Para que no quedaran dudas, precisó que “resulta pertinente poner en alerta a los órganos o dependencias competentes para combatir la xenofobia, el racismo y cualquier otra forma de discriminación para que extremen el cuidado a efectos de que, durante la pandemia, nadie promueva brotes de esta naturaleza (no solo de vigilancia con IA, sino) con noticias falsas o incitaciones a la violencia”. Bienvenidos los desarrollos tecnológicos. Pero es preciso que los compromisos que asumen los gobiernos de los Estados se cumplan.

La “Recomendación ética de la inteligencia artificial” de la Unesco en 2021 fue aprobada por los 193 Estados parte que se comprometieron a “un incremento proporcional de la educación en materia de datos y de la alfabetización mediática e informacional” porque en aquel cónclave entendieron “que el desarrollo de las tecnologías de la IA (lo) requiere”.

En la misma línea, cinco años antes, cuando en setiembre de 2015, en la sede de Naciones Unidas, en Nueva York, se lanzó la Agenda 2030 de Objetivos para el Desarrollo Sostenible (ODS), en el ODS 4 aceptaron el desafío de avanzar en una “educación de calidad” para todos y todas con el propósito de “garantizar una educación inclusiva, equitativa y promover oportunidades de aprendizaje durante toda la vida”.

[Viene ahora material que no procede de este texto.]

===== src/rtl/sobel_seq.sv =====
// Frame sequencer for a 3x3 Sobel datapath: tags each camera pixel with its
// (row, col), flags full windows, drains the pipeline, and reports config/overflow errors.
module sobel_seq #(
    parameter int DRAIN = 2,
    parameter int MAXW  = 1024
) (
    input  logic        clk,
    input  logic        rst,
    input  logic        start,
    input  logic [12:0] width,
    input  logic [12:0] height,
    input  logic [7:0]  pix_in,
    input  logic        pix_in_vld,
    output logic [7:0]  pix_out,
    output logic [12:0] row_out,
    output logic [12:0] col_out,
    output logic        filt_en,
    output logic        win_vld,
    output logic        busy,
    output logic        frame_done,
    output logic        err_cfg,
    output logic        err_ovf,
    output logic [1:0]  state_dbg
);

    typedef enum logic [1:0] {IDLE, ACTIVE, FLUSH, DONE} state_t;

    localparam logic [12:0] MAXW_L     = 13'(MAXW);
    localparam logic [12:0] DRAIN_LAST = 13'(DRAIN - 1);

    state_t      state_q, state_d;
    logic [12:0] w_q, w_d, h_q, h_d;
    logic [12:0] row_q, row_d, col_q, col_d;
    logic [7:0]  pix_out_q, pix_out_d;
    logic [12:0] row_out_q, row_out_d, col_out_q, col_out_d;
    logic        filt_en_q, filt_en_d, win_vld_q, win_vld_d;
    logic        busy_q, busy_d, frame_done_q, frame_done_d;
    logic        err_cfg_q, err_cfg_d, err_ovf_q, err_ovf_d;

    always_comb begin
        state_d      = state_q;
        w_d          = w_q;
        h_d          = h_q;
        row_d        = row_q;
        col_d        = col_q;
        pix_out_d    = 8'd0;
        row_out_d    = row_out_q;
        col_out_d    = col_out_q;
        filt_en_d    = 1'b0;
        win_vld_d    = 1'b0;
        frame_done_d = 1'b0;
        err_cfg_d    = err_cfg_q;
        err_ovf_d    = err_ovf_q;

        case (state_q)
            IDLE: begin
                if (pix_in_vld) err_ovf_d = 1'b1;
                if (start) begin
                    w_d = width;
                    h_d = height;
                    if (width >= 13'd3 && width <= MAXW_L && height >= 13'd3) begin
                        state_d   = ACTIVE;
                        err_cfg_d = 1'b0;
                        err_ovf_d = 1'b0;
                        row_d     = 13'd0;
                        col_d     = 13'd0;
                    end else begin
                        err_cfg_d = 1'b1;
                    end
                end
            end
            ACTIVE: begin
                // row_q/col_q always name the coordinate of the next pixel to arrive
                if (pix_in_vld) begin
                    pix_out_d = pix_in;
                    row_out_d = row_q;
                    col_out_d = col_q;
                    filt_en_d = 1'b1;
                    win_vld_d = (row_q >= 13'd2) && (row_q <= h_q - 13'd1) &&
                                (col_q >= 13'd2) && (col_q <= w_q - 13'd1);
                    if (col_q == w_q - 13'd1) begin
                        col_d = 13'd0;
                        if (row_q == h_q - 13'd1) begin
                            row_d   = h_q;
                            state_d = FLUSH;
                        end else begin
                            row_d = row_q + 13'd1;
                        end
                    end else begin
                        col_d = col_q + 13'd1;
                    end
                end
            end
            FLUSH: begin
                // col_q doubles as the drain index while flushing
                if (pix_in_vld) err_ovf_d = 1'b1;
                filt_en_d = 1'b1;
                row_out_d = h_q;
                col_out_d = col_q;
                if (col_q >= DRAIN_LAST) state_d = DONE;
                else                     col_d   = col_q + 13'd1;
            end
            DONE: begin
                if (pix_in_vld) err_ovf_d = 1'b1;
                frame_done_d = 1'b1;
                state_d      = IDLE;
            end
            default: state_d = IDLE;
        endcase

        busy_d = (state_d != IDLE);
    end

    always_ff @(posedge clk) begin
        if (rst) begin
            state_q      <= IDLE;
            w_q          <= 13'd0;
            h_q          <= 13'd0;
            row_q        <= 13'd0;
            col_q        <= 13'd0;
            pix_out_q    <= 8'd0;
            row_out_q    <= 13'd0;
            col_out_q    <= 13'd0;
            filt_en_q    <= 1'b0;
            win_vld_q    <= 1'b0;
            busy_q       <= 1'b0;
            frame_done_q <= 1'b0;
            err_cfg_q    <= 1'b0;
            err_ovf_q    <= 1'b0;
        end else begin
            state_q      <= state_d;
            w_q          <= w_d;
            h_q          <= h_d;
            row_q        <= row_d;
            col_q        <= col_d;
            pix_out_q    <= pix_out_d;
            row_out_q    <= row_out_d;
            col_out_q    <= col_out_d;
            filt_en_q    <= filt_en_d;
            win_vld_q    <= win_vld_d;
            busy_q       <= busy_d;
            frame_done_q <= frame_done_d;
            err_cfg_q    <= err_cfg_d;
            err_ovf_q    <= err_ovf_d;
        end
    end

    assign pix_out    = pix_out_q;
    assign row_out    = row_out_q;
    assign col_out    = col_out_q;
    assign filt_en    = filt_en_q;
    assign win_vld    = win_vld_q;
    assign busy       = busy_q;
    assign frame_done = frame_done_q;
    assign err_cfg    = err_cfg_q;
    assign err_ovf    = err_ovf_q;
    assign state_dbg  = state_q;

endmodule
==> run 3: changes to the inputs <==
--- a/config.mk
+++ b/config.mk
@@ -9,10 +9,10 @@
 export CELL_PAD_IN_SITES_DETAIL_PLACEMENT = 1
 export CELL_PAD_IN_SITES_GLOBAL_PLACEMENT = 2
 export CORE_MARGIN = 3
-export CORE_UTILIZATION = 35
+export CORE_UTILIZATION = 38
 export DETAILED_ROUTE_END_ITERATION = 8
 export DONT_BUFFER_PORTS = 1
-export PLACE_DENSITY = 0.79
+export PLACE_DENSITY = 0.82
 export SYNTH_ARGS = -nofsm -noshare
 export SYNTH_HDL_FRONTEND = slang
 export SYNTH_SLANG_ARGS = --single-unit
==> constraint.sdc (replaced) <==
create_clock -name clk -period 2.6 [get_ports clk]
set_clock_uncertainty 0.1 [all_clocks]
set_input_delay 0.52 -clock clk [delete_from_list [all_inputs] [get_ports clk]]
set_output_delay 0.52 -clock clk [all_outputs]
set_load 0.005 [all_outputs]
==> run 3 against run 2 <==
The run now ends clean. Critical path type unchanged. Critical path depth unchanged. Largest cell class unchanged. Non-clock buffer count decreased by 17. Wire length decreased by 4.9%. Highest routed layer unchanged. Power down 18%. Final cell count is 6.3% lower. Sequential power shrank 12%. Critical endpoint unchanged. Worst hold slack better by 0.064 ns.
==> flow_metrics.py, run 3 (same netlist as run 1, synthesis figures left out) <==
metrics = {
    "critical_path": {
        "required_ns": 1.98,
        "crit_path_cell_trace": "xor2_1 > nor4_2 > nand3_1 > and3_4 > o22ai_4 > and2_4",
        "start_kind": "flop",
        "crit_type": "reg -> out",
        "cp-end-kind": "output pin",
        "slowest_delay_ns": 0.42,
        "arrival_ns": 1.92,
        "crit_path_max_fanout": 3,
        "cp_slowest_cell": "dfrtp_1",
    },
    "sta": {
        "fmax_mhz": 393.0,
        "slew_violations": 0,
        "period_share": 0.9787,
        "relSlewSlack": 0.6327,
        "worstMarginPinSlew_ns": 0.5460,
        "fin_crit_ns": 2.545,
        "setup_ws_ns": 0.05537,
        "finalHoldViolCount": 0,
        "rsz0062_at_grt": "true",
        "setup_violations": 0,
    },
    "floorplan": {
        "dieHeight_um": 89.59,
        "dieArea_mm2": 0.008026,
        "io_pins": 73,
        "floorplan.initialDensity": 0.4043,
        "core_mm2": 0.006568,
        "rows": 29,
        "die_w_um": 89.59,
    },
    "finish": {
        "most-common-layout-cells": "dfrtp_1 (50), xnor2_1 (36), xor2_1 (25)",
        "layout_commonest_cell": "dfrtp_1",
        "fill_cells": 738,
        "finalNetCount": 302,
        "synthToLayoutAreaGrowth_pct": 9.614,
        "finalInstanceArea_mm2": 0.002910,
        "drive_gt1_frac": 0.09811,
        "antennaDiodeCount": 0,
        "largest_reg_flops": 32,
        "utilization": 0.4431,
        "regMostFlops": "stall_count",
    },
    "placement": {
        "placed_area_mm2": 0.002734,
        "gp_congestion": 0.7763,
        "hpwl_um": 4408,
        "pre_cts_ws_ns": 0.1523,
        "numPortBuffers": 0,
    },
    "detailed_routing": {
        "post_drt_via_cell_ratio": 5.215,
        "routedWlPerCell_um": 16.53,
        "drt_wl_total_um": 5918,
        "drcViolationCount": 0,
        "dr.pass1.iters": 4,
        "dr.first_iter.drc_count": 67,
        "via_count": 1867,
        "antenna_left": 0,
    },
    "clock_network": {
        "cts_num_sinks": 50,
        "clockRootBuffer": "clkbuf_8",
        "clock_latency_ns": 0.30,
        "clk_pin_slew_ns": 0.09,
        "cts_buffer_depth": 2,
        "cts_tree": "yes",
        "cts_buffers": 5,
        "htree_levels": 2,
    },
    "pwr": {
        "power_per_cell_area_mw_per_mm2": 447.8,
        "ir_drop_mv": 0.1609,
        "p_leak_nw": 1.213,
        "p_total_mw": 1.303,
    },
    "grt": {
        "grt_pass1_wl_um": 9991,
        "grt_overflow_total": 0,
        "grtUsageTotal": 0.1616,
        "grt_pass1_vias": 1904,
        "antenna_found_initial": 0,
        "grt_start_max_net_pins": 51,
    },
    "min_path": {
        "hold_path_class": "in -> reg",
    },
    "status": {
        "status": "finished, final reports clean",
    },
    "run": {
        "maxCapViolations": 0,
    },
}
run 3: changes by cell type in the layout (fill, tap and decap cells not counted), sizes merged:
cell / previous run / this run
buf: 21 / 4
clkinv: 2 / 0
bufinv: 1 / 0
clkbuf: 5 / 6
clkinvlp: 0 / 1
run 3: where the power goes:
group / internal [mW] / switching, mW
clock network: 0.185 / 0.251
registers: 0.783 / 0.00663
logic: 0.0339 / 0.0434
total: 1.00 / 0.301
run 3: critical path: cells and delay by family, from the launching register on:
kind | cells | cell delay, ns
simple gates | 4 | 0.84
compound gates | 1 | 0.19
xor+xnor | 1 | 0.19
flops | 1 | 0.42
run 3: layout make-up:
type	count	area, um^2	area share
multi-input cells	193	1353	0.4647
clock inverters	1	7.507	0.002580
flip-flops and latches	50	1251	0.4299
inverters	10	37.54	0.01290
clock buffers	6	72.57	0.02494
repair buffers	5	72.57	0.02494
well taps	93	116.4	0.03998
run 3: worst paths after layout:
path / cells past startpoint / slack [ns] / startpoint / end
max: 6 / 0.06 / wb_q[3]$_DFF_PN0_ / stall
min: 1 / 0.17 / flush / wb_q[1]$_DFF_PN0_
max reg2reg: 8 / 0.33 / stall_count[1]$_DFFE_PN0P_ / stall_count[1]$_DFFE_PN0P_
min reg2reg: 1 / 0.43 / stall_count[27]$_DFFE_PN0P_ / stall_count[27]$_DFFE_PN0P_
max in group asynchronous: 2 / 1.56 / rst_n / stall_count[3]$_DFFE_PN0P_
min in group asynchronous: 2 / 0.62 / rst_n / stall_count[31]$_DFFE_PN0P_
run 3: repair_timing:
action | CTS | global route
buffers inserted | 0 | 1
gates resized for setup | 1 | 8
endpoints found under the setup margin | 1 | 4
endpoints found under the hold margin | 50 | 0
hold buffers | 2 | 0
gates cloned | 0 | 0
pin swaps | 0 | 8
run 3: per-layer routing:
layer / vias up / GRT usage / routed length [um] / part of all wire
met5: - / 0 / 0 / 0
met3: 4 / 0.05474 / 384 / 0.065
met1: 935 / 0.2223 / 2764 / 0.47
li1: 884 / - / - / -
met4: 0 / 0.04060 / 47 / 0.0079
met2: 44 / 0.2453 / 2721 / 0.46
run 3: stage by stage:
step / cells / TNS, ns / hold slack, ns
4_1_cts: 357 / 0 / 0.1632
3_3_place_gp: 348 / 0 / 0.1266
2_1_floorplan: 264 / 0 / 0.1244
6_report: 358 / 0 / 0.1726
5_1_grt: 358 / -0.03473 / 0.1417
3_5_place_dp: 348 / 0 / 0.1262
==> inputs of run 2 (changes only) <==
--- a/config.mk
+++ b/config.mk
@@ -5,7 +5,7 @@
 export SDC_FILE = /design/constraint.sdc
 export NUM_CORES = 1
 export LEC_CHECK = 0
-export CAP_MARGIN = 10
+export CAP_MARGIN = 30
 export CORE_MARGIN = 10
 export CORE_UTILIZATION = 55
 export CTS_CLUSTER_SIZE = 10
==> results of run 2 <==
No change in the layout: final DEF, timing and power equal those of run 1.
--- src/rtl/dfx_pkt_decap.sv ---
// Receive-side decapsulator for router output port 0 (local delivery).
// Optional per-source sequence checking is enabled by DFX_DECAP_SEQ_CHECK_EN.
module dfx_pkt_decap
    import router_pkg::*;
#(
    parameter int                              AURORA_DATA_WIDTH      = 64,
    parameter int                              ADDR_WIDTH             = 10,
    parameter int                              NUMBER_PACKET          = 19,
    parameter int                              RECOGNIZE_ROUTER_WIDTH = 2,
    parameter logic [RECOGNIZE_ROUTER_WIDTH-1:0] LOCAL_ROUTER_ID      = 2'b00,
    localparam int                             PAYLOAD_WIDTH          = payload_width(AURORA_DATA_WIDTH, ADDR_WIDTH)
) (
    input  logic                         clk,
    input  logic                         rst,
    input  logic                         empty_output_port_0,
    input  logic [AURORA_DATA_WIDTH-1:0] dout_output_port_0,
    output logic                         fifo_rd,
    output logic                         valid_dfx_data,
    output logic [ADDR_WIDTH-1:0]        dst_addr_arbiter_recv,
    input  logic                         rd_output_port_0,
    output logic                         mem_we,
    output logic [ADDR_WIDTH-1:0]        mem_addr,
    output logic [PAYLOAD_WIDTH-1:0]     mem_wdata,
    output logic [15:0]                  drop_cnt,
    output logic [15:0]                  seq_err_cnt
);

    localparam logic [NUM_WIDTH-1:0] MAX_NUM = NUMBER_PACKET[NUM_WIDTH-1:0];
    localparam int                   PL_LSB  = DST_LSB + ADDR_WIDTH;

    decap_state_t state, state_next;

    logic [AURORA_DATA_WIDTH-1:0]      hold;
    logic [TTL_WIDTH-1:0]              ttl;
    logic [NUM_WIDTH-1:0]              num;
    logic [RECOGNIZE_ROUTER_WIDTH-1:0] src;
    logic [ADDR_WIDTH-1:0]             dst;
    logic [PAYLOAD_WIDTH-1:0]          payload;
    logic                              drop;

    assign ttl     = hold[TTL_LSB +: TTL_WIDTH];
    assign num     = hold[NUM_LSB +: NUM_WIDTH];
    assign src     = hold[SRC_LSB +: RECOGNIZE_ROUTER_WIDTH];
    assign dst     = hold[DST_LSB +: ADDR_WIDTH];
    assign payload = hold[PL_LSB +: PAYLOAD_WIDTH];

    // Any one condition drops the word; listed in the order they are judged.
    assign drop = (ttl != '0) || (src == LOCAL_ROUTER_ID) || (num > MAX_NUM);

    // NOTE: sequential state uses non-blocking assignments so every register
    // samples pre-edge values regardless of block ordering.
    always_ff @(posedge clk) begin
        if (rst) state <= IDLE;
        else     state <= state_next;
    end

    // NOTE: every output and the next state get a default first, so no path
    // through the case statement can leave a signal unassigned and infer a latch.
    always_comb begin
        state_next            = state;
        fifo_rd               = 1'b0;
        valid_dfx_data        = 1'b0;
        dst_addr_arbiter_recv = '0;
        mem_we                = 1'b0;
        mem_addr              = '0;
        mem_wdata             = '0;
        case (state)
            IDLE: begin
                if (!empty_output_port_0) state_next = FETCH;
            end
            FETCH: begin
                fifo_rd    = 1'b1;
                state_next = LOAD;
            end
            LOAD: begin
                state_next = CHECK;
            end
            CHECK: begin
                state_next = drop ? IDLE : PRESENT;
            end
            PRESENT: begin
                valid_dfx_data        = 1'b1;
                dst_addr_arbiter_recv = dst;
                if (rd_output_port_0) state_next = WRITE;
            end
            WRITE: begin
                mem_we     = 1'b1;
                mem_addr   = dst;
                mem_wdata  = payload;
                state_next = IDLE;
            end
            default: state_next = IDLE;
        endcase
    end

    // The FIFO presents data one cycle after the pop, i.e. during LOAD.
    always_ff @(posedge clk) begin
        if (rst)                hold <= '0;
        else if (state == LOAD) hold <= dout_output_port_0;
    end

    always_ff @(posedge clk) begin
        if (rst) begin
            drop_cnt <= '0;
        end else if ((state == CHECK) && drop && (drop_cnt != 16'hFFFF)) begin
            drop_cnt <= drop_cnt + 16'd1;
        end
    end

`ifdef DFX_DECAP_SEQ_CHECK_EN
    logic seq_update;
    logic seq_err;

    assign seq_update = (state == CHECK) && !drop;

    dfx_seq_tracker #(
        .RECOGNIZE_ROUTER_WIDTH (RECOGNIZE_ROUTER_WIDTH),
        .NUMBER_PACKET          (NUMBER_PACKET)
    ) u_seq_tracker (
        .clk     (clk),
        .rst     (rst),
        .update  (seq_update),
        .src     (src),
        .num     (num),
        .seq_err (seq_err)
    );

    always_ff @(posedge clk) begin
        if (rst) begin
            seq_err_cnt <= '0;
        end else if (seq_err && (seq_err_cnt != 16'hFFFF)) begin
            seq_err_cnt <= seq_err_cnt + 16'd1;
        end
    end
`else
    assign seq_err_cnt = '0;
`endif

endmodule
--- src/rtl/memory_system.sv ---
// Datapath with an 8-entry register bank, ALU, shifter, flag register, and MAR/MDR/IR
// around a 2**DATA_WIDTH-word memory. There is no FSM; every load is driven directly by an input enable.
module memory_system #(
    parameter int DATA_WIDTH = 8
) (
    input  logic                  clk,
    input  logic                  rst,
    input  logic                  ir_sclr,
    input  logic                  mar_sclr,
    input  logic                  enaf,
    input  logic [2:0]            selop,
    input  logic [1:0]            shamt,
    input  logic                  bank_wr_en,
    input  logic [2:0]            busB_addr,
    input  logic [2:0]            busC_addr,
    input  logic                  ir_en,
    input  logic                  mar_en,
    input  logic                  wr_rdn,
    input  logic                  mdr_alu_n,
    input  logic                  mdr_en,
    output logic [DATA_WIDTH-1:0] busC_m,
    output logic [DATA_WIDTH-1:0] bus_alu_m,
    output logic [DATA_WIDTH-1:0] PC_m,
    output logic [DATA_WIDTH-1:0] DPTR_m,
    output logic [DATA_WIDTH-1:0] A_m,
    output logic [DATA_WIDTH-1:0] TEMP_m,
    output logic [DATA_WIDTH-1:0] ACC_m,
    output logic [4:0]            instruction,
    output logic                  C,
    output logic                  N,
    output logic                  P,
    output logic                  Z
);
    localparam int W     = DATA_WIDTH;
    localparam int DEPTH = 1 << W;

    logic [W-1:0] bank [8];
    logic [W-1:0] mar;
    logic [W-1:0] mdr;
    logic [4:0]   ir_op;
    // Memory contents start at zero and are never touched by rst.
    logic [W-1:0] mem [DEPTH] = '{default: '0};

    logic [W-1:0] bus_b;
    logic [W-1:0] bus_c;
    logic [W-1:0] alu_x;
    logic [W-1:0] alu_out;
    logic [W-1:0] shift_out;
    logic         alu_carry;

    assign bus_b = bank[busB_addr];
    assign alu_x = bank[3'b111];

    always_comb begin
        alu_out   = '0;
        alu_carry = 1'b0;
        case (selop)
            3'b000: alu_out = bus_b;
            3'b001: {alu_carry, alu_out} = {1'b0, alu_x} + {1'b0, bus_b};
            3'b010: begin
                alu_out   = alu_x - bus_b;
                alu_carry = (alu_x < bus_b);
            end
            3'b011: alu_out = alu_x & bus_b;
            3'b100: alu_out = alu_x | bus_b;
            3'b101: alu_out = alu_x ^ bus_b;
            3'b110: {alu_carry, alu_out} = {1'b0, bus_b} + (W+1)'(1);
            3'b111: begin
                alu_out   = bus_b - W'(1);
                alu_carry = (bus_b == '0);
            end
            default: alu_out = '0;
        endcase
    end

    always_comb begin
        shift_out = alu_out;
        case (shamt)
            2'b01:   shift_out = {alu_out[W-2:0], 1'b0};
            2'b10:   shift_out = {1'b0, alu_out[W-1:1]};
            2'b11:   shift_out = {alu_out[0], alu_out[W-1:1]};
            default: shift_out = alu_out;
        endcase
    end

    assign bus_c = mdr_alu_n ? mdr : shift_out;

    always_ff @(posedge clk or posedge rst) begin
        if (rst) begin
            for (int i = 0; i < 8; i++) bank[i] <= '0;
        end else if (bank_wr_en) begin
            bank[busC_addr] <= bus_c;
        end
    end

    always_ff @(posedge clk or posedge rst) begin
        if (rst) begin
            C <= 1'b0;
            N <= 1'b0;
            P <= 1'b0;
            Z <= 1'b0;
        end else if (enaf) begin
            C <= alu_carry;
            N <= shift_out[W-1];
            P <= ~^shift_out;
            Z <= (shift_out == '0);
        end
    end

    always_ff @(posedge clk or posedge rst) begin
        if (rst)           mar <= '0;
        else if (mar_sclr) mar <= '0;
        else if (mar_en)   mar <= bus_b;
    end

    always_ff @(posedge clk or posedge rst) begin
        if (rst)         mdr <= '0;
        else if (mdr_en) mdr <= wr_rdn ? shift_out : mem[mar];
    end

    // Memory write happens only when MDR is not loading, so MDR drives the old value in.
    always_ff @(posedge clk) begin
        if (!rst && !mdr_en && wr_rdn) mem[mar] <= mdr;
    end

    // Only the opcode field of IR is observable, so only those bits are stored.
    always_ff @(posedge clk or posedge rst) begin
        if (rst)          ir_op <= '0;
        else if (ir_sclr) ir_op <= '0;
        else if (ir_en)   ir_op <= mdr[W-1:W-5];
    end

    assign busC_m      = bus_c;
    assign bus_alu_m   = shift_out;
    assign PC_m        = bank[3'b000];
    assign DPTR_m      = bank[3'b001];
    assign A_m         = bank[3'b010];
    assign TEMP_m      = bank[3'b011];
    assign ACC_m       = bank[3'b111];
    assign instruction = ir_op;

endmodule

--- config.mk ---
export PLATFORM = sky130hd
export DESIGN_NAME = memory_system
export DESIGN_NICKNAME = d
export VERILOG_FILES = /design/src/rtl/memory_system.sv
export SDC_FILE = /design/constraint.sdc
export NUM_CORES = 2
export LEC_CHECK = 0
export CAP_MARGIN = 20
export CORE_UTILIZATION = 55
export DETAILED_ROUTE_END_ITERATION = 10
export DONT_BUFFER_PORTS = 1
export GPL_TIMING_DRIVEN = 1
export PLACE_DENSITY_LB_ADDON = 0.2
export SYNTH_ARGS = -nofsm -noshare
export SYNTH_HDL_FRONTEND = slang
export SYNTH_SLANG_ARGS = --single-unit
--- constraint.sdc ---
create_clock -name clk -period 7.4 [get_ports clk]
set_input_delay 1.48 -clock clk [delete_from_list [all_inputs] [get_ports clk]]
set_output_delay 1.48 -clock clk [all_outputs]
set_load 0.03 [all_outputs]
==> Word-level counts from Yosys, hierarchy flattened <==
Memories as Yosys holds them, arrays and structs flattened.
Index checks and enable logic that the tools add are counted.
{ "totals": {"inputBits": 22, "out_inout_bits": 65, "ramBits": 2048, "word_cells": 67, "mem_count": 1, "regBits": 89} }
{ "classes": {"n_addsub": 4, "n_reduce_logical": 11, "n_eq_ne": 10, "mux": 17, "n_lt_le_gt_ge": 4, "bitwise": 5} }
{ "memory_table": {"columns": ["memory", "words", "word_bits", "read_ports", "rd_clocked_by_memory_dff", "wr", "line_no", "source"], "rows": [
  ["mem", 256, 8, 1, 0, 1, "42", "logic [W-1:0] mem [DEPTH] = '{default: '0};"]
]} }
{ "op_table": {"columns": ["cell", "n"], "rows": [
  ["64-bit bitwise mux", 1],
  ["8-bit case mux with 8 select lines", 1],
  ["8-bit two-way mux", 7],
  ["8-bit binary-select mux with 3-bit select", 1],
  ["8-bit demux with 3-bit select", 1],
  ["8-bit case mux with 3 select lines", 1],
  ["8-bit zero test", 2],
  ["3-bit == test, second input constant", 4],
  ["5-bit two-way mux", 2],
  ["8-bit by 1-bit adder with 9-bit output, second input constant", 1],
  ["8-bit by 8-bit adder with 9-bit output", 1],
  ["8-bit bitwise AND", 1],
  ["4-bit greater-or-equal comparator, second input constant", 2],
  ["8-bit < comparator", 1],
  ["3-bit NOT with 4-bit output", 2],
  ["8-bit bitwise OR", 1],
  ["8-bit XNOR reduction", 1],
  ["8-bit by 1-bit subtractor with 8-bit output, second input constant", 1],
  ["8-bit subtractor", 1],
  ["8-bit XOR", 1],
  ["3-bit by 2-bit == test with 1-bit output, second input constant", 2],
  ["2-bit == test, second input constant", 2],
  ["4-bit by 1-bit < comparator with 1-bit output, second input constant", 1],
  ["1-bit case mux with 4 select lines", 1],
  ["other kinds (7)", 12]
]} }

==> Depth between registers and ports, before layout <==
{ "logic_depth": {"depth_word": 9, "ltp_mapped": 19, "depth_no_buf": 18} }

==> Worst setup path before layout <==
Ideal clock, no wire load.
{ "synth_path": {"kind": "input to output", "from": "input port busB_addr[0]", "to": "output port busC_m[1]", "arrival_ns": 5.473, "path_slack_ns": 0.447, "path_stages": 14, "required_time_ns": 5.920, "cell_sequence": "buf_6 mux4_2 mux2i_2 inv_1 ha_1 fa_1 mux2i_1 o221ai_1 o31ai_1 a22oi_1 mux2i_1 a21oi_1 mux2i_1 inv_1"} }
{ "synth_via": {"elab_chain_cells": 8, "word_cells_on_any_way": 14, "cone_classes": "4 x add/sub; 6 x mux; 4 x bitwise"} }
{ "synth_lines": {"columns": ["element", "line_no", "source"], "rows": [
  ["from (decl)", "14", "input logic [2:0] busB_addr,"],
  ["3-bit NOT with 4-bit output (not written as such) (*)", "51", "assign bus_b = bank[busB_addr];"],
  ["8-bit binary-select mux with 3-bit select (*)", "51", null],
  ["8-bit two-way mux (not written as such) (*) (2 in series)", "51", null],
  ["8-bit by 1-bit subtractor with 8-bit output, or another cell as far along", "69", "alu_out = bus_b - W'(1);"],
  ["8-bit case mux with 8 select lines (*)", "57", "case (selop)"],
  ["8-bit case mux with 3 select lines (*)", "78", "case (shamt)"],
  ["via bus_alu_m[1]", "22", "output logic [DATA_WIDTH-1:0] bus_alu_m,"],
  ["8-bit two-way mux (*)", "86", "assign bus_c = mdr_alu_n ? mdr : shift_out;"],
  ["to (decl)", "21", "output logic [DATA_WIDTH-1:0] busC_m,"]
]} }
Mark *: on every way through the listed nets, which the timed path passes. The rest lies on a longest branch. The select of a mux whose other input is x is not followed.

==> Worst setup path in the final report <==
{ "layout_path": {"from": "register bank, in the netlist ACC_m[5]", "to": "output port busC_m[6]"} }
{ "layout_via": {"elab_chain_cells": 7, "word_cells_on_any_way": 13, "cone_classes": "4 x add/sub; 6 x mux; 3 x bitwise"} }
{ "layout_lines": {"columns": ["element", "line_no", "source"], "rows": [
  ["from (decl)", "37", "logic [W-1:0] bank [8];"],
  ["from (signal, indexed assignment)", "92", "bank[busC_addr] <= bus_c;"],
  ["8-bit binary-select mux with 3-bit select", "51", null],
  ["8-bit two-way mux (not written as such) (2 in series)", "51", null],
  ["8-bit by 1-bit subtractor with 8-bit output, or another cell as far along", "69", null],
  ["8-bit case mux with 8 select lines (*)", "57", null],
  ["8-bit case mux with 3 select lines (*)", "78", null],
  ["8-bit two-way mux (*)", "86", null]
]} }
Every way passes the cells marked *; elsewhere a longest branch is shown, timed or not. The select of a mux whose other input is x is not followed.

Ese es el desafío ético para diseñar y desarrollar políticas públicas con perspectiva de derechos humanos. Para saber que, definitivamente, la vida en los Estados democráticos de derecho va más allá de los algoritmos. Hay que saberlo y asumirlo. La educación de calidad es el camino. No solo para comprender y comprehender la IA o los algoritmos, sino para preservarnos como sujetos de derecho. Las advertencias no son pocas.

Shoshana Zuboff, académica en la Universidad de Harvard, en una obra imperdible –”La era del capitalismo de la vigilancia”– recuerda que “el científico computacional Mark Weiser en su trascendental artículo de 1991 ‘The computer for the 21st century’ (El ordenador del siglo XXI)” presenta en sociedad “lo que él bautizó como computación ubicua con dos frases legendarias: ‘Las tecnologías que calan más hondo son las que se pierden de vista; su imbricación en la vida diaria es tan íntima que terminan por pasar inadvertidas. [...] Las máquinas que consigan ajustarse al entorno humano en lugar de obligar a las personas a entrar en el mundo de la computación harán que su uso resulte tan agradable como un paseo por el bosque’”. ¿Se entiende de qué se trata?